From the records below, work out how many lines contain "value". Reply with that number alone.

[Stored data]
——
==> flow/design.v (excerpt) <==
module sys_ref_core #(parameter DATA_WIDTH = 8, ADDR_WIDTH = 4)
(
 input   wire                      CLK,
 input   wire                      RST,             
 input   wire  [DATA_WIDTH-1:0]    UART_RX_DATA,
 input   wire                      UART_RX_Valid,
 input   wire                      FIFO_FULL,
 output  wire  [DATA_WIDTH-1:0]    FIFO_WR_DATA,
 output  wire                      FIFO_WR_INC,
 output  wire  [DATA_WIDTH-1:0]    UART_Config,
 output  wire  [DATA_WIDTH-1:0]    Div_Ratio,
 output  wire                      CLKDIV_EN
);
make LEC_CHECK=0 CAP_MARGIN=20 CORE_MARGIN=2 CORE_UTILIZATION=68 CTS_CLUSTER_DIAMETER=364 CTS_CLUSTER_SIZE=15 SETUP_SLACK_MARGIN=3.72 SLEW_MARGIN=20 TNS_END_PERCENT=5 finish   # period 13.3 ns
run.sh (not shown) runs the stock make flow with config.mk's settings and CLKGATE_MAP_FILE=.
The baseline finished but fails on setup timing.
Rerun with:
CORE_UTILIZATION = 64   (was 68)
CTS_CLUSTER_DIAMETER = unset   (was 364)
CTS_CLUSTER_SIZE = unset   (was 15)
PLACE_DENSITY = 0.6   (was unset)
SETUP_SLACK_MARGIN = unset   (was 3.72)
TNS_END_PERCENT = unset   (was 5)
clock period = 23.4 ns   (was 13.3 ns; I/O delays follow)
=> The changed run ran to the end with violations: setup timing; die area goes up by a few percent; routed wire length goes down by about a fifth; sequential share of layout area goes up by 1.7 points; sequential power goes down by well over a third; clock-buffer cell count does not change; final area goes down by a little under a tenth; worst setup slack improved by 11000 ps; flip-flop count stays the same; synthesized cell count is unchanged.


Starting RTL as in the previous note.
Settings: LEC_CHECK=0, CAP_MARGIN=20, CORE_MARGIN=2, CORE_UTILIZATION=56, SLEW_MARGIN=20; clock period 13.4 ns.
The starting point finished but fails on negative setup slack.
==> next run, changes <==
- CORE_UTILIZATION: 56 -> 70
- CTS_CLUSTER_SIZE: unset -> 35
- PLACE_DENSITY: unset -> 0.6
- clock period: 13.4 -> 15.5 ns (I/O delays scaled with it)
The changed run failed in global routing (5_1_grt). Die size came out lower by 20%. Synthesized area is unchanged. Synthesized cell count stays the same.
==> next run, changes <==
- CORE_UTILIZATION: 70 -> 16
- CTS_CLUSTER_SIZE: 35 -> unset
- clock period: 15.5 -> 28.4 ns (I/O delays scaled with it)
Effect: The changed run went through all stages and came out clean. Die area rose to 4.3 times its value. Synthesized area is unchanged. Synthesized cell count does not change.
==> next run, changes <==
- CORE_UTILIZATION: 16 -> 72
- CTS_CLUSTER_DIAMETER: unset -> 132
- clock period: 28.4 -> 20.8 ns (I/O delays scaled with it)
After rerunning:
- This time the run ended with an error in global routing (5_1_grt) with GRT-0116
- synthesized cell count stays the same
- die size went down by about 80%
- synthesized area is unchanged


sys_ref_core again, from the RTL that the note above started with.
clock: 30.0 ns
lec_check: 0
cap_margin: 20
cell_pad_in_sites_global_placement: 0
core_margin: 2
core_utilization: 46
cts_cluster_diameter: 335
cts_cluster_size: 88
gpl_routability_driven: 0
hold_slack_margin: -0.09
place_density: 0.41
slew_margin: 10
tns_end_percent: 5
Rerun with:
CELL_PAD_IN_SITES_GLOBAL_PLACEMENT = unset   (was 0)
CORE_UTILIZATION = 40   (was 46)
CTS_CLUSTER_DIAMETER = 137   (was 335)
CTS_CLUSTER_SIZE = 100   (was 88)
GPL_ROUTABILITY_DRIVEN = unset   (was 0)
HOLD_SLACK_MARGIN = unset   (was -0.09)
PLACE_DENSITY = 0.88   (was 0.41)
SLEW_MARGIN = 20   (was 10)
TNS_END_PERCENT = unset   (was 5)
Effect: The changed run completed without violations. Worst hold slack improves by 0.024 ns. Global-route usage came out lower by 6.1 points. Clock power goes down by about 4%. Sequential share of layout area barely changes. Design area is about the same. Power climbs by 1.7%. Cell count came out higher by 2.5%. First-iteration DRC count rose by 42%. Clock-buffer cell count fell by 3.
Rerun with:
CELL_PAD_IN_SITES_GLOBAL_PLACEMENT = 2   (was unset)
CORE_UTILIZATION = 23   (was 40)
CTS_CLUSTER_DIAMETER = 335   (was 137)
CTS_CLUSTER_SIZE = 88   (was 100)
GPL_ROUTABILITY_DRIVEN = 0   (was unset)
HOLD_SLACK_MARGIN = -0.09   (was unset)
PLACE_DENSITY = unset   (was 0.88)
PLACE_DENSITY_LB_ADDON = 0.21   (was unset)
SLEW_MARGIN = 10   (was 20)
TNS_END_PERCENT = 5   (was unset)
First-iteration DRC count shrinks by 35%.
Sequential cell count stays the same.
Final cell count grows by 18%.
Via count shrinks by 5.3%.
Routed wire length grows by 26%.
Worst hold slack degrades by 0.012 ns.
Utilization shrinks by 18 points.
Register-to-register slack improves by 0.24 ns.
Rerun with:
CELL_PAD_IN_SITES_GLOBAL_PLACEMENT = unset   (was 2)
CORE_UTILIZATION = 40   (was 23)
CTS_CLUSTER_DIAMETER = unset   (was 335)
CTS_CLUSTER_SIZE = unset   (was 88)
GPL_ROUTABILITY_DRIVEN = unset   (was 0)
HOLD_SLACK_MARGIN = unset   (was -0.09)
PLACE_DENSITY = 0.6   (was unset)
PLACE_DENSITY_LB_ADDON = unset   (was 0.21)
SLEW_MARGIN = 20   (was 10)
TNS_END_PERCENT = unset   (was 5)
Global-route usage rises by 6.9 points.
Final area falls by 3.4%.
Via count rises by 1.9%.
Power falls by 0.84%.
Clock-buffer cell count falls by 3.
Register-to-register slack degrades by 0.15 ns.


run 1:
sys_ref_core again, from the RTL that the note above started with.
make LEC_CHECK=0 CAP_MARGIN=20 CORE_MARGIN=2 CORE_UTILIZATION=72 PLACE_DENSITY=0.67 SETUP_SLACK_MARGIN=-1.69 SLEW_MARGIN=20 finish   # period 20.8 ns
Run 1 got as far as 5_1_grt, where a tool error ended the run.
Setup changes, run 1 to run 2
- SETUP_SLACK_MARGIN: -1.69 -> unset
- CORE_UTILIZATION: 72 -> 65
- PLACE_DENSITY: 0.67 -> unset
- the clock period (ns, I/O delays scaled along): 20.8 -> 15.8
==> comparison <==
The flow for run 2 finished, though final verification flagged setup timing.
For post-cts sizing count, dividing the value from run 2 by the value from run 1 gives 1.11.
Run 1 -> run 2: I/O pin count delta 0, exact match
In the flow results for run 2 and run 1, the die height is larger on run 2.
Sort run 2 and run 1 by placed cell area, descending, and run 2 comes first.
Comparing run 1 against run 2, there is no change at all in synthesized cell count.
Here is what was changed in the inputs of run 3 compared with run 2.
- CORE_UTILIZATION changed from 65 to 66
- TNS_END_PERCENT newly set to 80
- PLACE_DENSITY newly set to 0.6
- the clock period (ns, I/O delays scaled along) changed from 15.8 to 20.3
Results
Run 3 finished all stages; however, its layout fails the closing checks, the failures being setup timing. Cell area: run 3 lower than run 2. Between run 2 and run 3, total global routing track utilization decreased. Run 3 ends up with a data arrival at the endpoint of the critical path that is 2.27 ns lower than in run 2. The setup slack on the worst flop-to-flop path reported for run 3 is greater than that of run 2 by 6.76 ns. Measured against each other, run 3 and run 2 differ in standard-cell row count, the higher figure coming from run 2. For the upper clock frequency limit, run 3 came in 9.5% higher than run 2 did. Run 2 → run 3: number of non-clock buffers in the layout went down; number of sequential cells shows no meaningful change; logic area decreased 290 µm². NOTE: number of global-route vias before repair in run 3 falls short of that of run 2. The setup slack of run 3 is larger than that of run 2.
——
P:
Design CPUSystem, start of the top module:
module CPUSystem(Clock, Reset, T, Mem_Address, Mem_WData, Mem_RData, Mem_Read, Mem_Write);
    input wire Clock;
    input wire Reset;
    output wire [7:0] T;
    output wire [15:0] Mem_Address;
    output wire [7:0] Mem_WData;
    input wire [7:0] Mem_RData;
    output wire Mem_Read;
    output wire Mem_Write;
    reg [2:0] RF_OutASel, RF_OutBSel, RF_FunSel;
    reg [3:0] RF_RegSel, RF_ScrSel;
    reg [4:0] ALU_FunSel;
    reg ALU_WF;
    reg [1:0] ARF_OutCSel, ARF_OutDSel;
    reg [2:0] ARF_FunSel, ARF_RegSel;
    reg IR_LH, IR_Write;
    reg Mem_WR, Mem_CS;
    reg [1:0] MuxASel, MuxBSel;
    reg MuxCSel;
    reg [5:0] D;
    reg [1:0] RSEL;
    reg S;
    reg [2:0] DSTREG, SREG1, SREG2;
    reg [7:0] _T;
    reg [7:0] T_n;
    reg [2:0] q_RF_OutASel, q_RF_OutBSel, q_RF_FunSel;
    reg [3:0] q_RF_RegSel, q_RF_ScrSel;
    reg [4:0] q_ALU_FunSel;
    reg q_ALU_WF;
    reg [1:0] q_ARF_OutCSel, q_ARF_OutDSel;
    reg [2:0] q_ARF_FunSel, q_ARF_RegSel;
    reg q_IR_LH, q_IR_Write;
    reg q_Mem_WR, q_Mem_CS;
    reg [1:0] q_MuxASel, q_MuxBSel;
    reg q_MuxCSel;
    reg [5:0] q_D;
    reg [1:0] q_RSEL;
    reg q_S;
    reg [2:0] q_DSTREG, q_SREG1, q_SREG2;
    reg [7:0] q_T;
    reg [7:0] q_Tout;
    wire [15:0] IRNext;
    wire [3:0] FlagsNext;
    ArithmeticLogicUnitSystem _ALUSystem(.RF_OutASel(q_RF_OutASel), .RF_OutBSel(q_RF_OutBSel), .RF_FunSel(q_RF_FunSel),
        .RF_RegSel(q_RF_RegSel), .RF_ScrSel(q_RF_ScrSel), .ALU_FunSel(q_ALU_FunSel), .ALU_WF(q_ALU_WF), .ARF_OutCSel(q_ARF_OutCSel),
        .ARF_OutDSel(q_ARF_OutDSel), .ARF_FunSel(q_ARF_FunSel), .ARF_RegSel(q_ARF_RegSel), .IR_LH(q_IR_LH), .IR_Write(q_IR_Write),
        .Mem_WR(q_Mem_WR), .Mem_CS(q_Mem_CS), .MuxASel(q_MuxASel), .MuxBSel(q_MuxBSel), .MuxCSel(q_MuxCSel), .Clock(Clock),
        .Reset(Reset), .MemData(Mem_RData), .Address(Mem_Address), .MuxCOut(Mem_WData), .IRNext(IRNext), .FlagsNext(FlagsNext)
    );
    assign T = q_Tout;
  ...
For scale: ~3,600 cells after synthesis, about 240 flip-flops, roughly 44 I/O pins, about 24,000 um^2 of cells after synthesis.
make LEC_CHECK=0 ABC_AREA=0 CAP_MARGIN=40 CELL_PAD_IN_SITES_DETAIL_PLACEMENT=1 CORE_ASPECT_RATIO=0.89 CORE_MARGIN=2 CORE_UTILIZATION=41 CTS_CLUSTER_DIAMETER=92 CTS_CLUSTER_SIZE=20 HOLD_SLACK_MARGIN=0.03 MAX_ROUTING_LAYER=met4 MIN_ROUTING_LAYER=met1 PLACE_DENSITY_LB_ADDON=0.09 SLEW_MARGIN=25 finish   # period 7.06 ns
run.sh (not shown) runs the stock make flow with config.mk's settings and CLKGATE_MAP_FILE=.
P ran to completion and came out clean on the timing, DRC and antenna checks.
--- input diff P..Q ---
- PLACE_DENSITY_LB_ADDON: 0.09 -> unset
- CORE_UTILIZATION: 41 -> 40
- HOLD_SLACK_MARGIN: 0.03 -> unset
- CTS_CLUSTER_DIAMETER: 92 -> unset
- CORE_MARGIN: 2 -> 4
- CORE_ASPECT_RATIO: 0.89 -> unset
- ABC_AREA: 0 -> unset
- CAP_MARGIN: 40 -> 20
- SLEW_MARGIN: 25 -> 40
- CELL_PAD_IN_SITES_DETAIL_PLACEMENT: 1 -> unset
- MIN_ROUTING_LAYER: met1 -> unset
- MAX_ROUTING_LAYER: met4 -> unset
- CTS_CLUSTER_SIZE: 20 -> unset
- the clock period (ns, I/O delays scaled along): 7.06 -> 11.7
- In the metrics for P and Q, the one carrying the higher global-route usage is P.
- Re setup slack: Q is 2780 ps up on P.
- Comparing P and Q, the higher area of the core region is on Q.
——
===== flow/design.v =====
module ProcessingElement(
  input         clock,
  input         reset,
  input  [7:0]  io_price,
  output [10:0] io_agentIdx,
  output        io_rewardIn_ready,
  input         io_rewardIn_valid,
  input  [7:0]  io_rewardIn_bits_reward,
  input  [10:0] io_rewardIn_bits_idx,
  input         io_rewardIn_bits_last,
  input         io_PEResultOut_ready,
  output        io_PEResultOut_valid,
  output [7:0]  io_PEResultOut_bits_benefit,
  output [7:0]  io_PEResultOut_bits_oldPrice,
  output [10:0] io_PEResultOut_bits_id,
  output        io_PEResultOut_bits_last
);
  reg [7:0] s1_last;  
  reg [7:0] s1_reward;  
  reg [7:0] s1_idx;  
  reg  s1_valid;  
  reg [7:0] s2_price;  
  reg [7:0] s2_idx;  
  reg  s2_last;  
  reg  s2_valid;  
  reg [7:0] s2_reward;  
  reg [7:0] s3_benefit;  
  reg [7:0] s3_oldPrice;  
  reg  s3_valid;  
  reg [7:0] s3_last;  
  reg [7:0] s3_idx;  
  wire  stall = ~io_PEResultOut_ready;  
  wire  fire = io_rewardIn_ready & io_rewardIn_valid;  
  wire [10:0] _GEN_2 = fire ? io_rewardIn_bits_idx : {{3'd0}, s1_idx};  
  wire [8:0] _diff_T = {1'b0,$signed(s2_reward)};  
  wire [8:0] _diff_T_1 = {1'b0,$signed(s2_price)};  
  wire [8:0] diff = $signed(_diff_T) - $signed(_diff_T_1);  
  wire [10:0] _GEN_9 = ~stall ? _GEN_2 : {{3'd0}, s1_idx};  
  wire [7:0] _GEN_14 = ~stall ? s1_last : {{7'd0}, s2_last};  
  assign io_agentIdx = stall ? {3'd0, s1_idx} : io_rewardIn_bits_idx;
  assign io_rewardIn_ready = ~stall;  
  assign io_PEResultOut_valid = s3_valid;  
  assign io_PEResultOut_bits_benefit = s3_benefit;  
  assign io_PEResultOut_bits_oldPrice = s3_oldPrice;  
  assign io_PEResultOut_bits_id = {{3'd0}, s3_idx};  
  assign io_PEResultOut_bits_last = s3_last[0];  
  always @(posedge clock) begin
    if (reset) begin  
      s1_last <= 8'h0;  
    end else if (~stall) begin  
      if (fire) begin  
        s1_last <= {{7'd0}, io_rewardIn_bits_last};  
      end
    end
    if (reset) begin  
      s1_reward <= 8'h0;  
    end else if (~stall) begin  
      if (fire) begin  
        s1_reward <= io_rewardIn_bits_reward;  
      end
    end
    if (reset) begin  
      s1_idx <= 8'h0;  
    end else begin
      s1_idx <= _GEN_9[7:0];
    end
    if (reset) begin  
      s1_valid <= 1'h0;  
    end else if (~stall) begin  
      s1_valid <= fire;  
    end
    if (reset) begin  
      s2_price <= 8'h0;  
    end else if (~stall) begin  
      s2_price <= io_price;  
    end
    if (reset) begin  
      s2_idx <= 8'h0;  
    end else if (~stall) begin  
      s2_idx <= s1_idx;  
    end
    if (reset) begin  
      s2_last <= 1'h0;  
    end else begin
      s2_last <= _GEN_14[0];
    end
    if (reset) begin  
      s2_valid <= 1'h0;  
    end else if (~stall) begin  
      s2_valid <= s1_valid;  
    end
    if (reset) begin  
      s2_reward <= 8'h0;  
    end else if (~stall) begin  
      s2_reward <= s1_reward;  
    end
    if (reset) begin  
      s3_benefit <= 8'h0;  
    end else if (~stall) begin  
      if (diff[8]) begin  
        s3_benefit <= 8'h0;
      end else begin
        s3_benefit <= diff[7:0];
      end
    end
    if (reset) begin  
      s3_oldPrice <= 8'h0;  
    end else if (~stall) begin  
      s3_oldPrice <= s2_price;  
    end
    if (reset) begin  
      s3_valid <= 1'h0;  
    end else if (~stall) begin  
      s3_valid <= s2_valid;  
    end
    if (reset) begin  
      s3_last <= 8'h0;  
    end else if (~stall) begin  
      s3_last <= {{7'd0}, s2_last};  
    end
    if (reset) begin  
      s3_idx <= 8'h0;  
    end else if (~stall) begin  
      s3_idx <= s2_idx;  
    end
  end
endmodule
——
**Finished task**
2